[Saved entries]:
┄┄┄┄┄┄

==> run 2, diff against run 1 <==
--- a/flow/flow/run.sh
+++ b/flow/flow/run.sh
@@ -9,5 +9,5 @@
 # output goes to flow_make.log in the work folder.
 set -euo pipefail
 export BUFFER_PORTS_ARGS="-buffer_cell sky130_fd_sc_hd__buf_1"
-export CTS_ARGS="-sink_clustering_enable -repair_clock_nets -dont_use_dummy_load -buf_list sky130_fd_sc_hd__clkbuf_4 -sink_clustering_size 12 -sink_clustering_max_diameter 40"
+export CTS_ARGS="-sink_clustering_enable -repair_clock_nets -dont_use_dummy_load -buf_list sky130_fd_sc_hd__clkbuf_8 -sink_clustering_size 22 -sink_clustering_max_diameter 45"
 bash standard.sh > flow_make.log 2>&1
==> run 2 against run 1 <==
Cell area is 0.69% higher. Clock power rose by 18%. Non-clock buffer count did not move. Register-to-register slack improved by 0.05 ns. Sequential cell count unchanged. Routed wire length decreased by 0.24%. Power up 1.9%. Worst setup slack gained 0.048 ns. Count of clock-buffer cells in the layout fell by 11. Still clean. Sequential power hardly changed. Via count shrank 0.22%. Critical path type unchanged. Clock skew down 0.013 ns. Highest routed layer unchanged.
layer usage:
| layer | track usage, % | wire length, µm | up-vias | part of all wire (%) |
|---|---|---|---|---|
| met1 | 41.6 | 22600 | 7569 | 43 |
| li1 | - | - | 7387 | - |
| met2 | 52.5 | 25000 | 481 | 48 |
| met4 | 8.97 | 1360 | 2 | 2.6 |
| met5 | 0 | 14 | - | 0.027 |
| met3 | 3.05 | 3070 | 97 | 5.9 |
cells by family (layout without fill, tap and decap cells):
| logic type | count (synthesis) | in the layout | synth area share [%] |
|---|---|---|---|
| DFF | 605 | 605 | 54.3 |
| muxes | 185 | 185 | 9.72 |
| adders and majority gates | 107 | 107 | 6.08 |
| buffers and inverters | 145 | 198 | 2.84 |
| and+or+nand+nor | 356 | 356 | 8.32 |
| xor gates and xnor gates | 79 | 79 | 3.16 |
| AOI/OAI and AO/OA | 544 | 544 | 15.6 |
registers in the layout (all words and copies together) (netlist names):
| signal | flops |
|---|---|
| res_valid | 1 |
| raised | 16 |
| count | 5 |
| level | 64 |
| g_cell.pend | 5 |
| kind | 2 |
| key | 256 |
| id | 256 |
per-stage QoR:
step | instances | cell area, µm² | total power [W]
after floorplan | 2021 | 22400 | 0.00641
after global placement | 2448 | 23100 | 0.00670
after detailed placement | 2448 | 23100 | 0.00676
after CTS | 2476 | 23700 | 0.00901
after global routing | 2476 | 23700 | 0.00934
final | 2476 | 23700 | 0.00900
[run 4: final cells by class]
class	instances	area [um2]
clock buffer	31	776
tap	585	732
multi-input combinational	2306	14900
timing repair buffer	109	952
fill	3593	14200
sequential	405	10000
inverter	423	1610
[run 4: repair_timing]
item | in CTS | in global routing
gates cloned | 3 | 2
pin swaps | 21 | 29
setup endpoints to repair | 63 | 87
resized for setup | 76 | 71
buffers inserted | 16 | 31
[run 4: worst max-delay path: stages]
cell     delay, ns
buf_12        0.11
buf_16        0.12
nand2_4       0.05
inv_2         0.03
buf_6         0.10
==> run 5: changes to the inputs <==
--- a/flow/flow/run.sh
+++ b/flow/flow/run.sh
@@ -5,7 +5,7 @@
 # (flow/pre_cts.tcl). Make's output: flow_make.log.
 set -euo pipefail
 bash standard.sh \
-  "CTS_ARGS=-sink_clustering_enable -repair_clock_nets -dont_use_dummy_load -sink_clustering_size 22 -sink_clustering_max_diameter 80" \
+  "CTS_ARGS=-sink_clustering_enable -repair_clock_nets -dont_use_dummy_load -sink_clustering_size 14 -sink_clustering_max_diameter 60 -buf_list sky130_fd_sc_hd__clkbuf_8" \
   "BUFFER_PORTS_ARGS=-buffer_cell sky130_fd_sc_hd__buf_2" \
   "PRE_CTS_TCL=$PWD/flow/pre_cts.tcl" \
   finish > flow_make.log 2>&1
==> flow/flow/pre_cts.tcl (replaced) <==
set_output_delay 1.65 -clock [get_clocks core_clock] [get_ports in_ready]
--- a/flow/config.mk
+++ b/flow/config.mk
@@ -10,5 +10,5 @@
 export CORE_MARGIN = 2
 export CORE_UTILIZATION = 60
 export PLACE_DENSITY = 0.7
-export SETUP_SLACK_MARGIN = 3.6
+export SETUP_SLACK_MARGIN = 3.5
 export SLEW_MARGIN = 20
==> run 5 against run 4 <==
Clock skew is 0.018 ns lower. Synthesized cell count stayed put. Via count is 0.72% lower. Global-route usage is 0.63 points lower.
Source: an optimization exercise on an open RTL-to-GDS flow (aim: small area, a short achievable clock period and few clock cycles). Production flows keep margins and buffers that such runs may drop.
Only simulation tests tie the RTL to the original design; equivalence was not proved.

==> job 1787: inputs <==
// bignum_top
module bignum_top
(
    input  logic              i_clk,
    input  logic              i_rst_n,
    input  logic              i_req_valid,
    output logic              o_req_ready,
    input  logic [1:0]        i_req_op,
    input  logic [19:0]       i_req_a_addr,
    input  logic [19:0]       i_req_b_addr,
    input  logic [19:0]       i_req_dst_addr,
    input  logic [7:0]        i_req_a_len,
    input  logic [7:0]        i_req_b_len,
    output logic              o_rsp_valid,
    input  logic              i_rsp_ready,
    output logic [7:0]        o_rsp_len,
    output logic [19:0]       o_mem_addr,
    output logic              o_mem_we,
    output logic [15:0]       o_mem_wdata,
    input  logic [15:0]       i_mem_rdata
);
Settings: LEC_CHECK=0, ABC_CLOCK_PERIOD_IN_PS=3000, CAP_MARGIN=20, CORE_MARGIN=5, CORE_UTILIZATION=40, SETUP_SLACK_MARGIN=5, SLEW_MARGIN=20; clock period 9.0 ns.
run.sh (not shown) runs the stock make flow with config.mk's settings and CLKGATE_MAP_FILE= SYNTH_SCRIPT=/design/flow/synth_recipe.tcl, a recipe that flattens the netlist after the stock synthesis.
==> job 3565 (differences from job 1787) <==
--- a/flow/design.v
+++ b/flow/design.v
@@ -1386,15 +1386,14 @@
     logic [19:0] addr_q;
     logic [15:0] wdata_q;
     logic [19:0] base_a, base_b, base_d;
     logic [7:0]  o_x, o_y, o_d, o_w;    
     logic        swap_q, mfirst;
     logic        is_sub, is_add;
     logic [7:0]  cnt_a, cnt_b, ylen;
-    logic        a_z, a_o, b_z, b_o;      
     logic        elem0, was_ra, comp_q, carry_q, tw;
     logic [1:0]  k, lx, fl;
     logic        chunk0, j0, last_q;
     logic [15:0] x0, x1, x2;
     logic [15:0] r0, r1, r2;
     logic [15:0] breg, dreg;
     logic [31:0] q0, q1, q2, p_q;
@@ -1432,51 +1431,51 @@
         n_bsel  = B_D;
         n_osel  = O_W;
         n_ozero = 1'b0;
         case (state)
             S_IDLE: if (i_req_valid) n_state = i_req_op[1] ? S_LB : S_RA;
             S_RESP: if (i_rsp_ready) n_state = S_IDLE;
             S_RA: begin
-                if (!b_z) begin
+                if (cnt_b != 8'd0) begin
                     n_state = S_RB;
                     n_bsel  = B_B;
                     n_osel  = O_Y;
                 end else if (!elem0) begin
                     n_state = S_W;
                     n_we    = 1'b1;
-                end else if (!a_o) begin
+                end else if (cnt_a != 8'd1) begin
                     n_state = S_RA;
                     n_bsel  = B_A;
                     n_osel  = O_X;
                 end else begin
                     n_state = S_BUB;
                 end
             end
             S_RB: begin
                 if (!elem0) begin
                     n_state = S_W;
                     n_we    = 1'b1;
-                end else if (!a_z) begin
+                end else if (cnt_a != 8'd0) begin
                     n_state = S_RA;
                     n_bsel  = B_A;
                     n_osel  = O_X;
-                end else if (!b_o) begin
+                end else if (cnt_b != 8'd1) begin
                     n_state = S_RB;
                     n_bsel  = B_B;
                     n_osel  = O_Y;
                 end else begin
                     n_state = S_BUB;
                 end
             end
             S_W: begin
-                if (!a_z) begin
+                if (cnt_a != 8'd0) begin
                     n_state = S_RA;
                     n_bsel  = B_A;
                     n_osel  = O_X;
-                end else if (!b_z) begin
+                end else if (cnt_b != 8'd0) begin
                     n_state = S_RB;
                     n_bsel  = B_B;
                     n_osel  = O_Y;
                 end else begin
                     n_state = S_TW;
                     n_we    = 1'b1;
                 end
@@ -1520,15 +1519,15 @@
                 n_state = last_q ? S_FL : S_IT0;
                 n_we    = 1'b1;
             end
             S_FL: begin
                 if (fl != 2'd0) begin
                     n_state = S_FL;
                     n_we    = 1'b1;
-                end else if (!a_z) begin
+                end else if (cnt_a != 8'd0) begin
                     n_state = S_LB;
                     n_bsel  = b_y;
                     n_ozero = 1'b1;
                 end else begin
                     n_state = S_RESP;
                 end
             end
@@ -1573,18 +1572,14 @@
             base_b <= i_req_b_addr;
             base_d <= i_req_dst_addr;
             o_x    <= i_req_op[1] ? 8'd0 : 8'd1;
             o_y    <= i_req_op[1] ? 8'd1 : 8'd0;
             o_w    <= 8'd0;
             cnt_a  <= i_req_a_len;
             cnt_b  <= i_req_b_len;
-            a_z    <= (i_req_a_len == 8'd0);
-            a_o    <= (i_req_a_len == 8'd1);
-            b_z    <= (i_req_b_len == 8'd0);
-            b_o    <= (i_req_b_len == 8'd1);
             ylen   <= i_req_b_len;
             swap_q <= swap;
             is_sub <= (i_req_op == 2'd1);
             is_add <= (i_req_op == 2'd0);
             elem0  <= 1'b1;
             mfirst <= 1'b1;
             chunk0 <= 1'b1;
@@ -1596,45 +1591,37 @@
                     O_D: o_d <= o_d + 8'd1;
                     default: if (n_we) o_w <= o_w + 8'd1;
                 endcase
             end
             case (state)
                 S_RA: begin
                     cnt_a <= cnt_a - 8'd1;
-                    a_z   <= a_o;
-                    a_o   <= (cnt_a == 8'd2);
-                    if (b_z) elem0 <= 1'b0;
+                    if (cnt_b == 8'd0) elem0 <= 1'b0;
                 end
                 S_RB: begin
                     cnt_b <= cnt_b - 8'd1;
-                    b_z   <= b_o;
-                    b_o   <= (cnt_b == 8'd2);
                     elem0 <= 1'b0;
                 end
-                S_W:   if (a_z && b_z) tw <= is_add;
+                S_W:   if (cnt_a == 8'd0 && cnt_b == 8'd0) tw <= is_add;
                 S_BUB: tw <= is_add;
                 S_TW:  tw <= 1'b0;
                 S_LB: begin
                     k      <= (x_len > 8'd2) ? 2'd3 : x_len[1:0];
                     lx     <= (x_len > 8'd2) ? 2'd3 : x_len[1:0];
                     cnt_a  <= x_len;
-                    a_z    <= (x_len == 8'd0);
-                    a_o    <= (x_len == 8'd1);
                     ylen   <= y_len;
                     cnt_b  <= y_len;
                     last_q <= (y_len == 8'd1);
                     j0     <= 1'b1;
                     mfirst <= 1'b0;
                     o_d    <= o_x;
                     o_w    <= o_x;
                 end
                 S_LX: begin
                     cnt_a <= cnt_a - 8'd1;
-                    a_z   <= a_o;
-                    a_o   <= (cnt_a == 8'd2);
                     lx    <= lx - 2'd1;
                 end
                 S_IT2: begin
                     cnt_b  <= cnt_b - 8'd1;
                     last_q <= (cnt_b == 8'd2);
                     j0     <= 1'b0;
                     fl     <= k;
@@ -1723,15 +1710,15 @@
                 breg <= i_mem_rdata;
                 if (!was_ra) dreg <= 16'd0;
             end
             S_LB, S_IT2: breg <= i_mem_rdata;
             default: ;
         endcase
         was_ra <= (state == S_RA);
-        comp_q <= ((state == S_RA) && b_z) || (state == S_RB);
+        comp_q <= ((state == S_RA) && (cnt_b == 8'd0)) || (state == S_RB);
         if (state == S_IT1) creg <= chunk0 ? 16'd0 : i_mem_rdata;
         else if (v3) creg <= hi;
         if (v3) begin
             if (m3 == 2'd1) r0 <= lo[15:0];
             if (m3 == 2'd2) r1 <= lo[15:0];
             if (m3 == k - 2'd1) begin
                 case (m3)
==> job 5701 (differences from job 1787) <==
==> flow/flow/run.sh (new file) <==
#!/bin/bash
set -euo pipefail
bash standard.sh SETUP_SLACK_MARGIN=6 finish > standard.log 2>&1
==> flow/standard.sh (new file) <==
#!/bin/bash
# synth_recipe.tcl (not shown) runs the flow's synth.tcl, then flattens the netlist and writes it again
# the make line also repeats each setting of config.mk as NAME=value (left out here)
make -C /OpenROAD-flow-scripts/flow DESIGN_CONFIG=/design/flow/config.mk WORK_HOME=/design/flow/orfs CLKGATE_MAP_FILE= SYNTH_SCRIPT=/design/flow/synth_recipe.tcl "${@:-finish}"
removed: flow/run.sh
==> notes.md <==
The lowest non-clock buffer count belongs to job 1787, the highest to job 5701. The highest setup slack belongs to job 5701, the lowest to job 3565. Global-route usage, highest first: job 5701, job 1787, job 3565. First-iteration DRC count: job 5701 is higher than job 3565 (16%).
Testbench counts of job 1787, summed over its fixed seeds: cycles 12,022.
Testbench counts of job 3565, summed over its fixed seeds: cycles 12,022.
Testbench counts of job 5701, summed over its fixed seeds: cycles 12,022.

┄┄┄┄┄┄

[Activity]: In the data above, copy every line where the string "class" appears.

[Response to the task]:
[run 4: final cells by class]
class	instances	area [um2]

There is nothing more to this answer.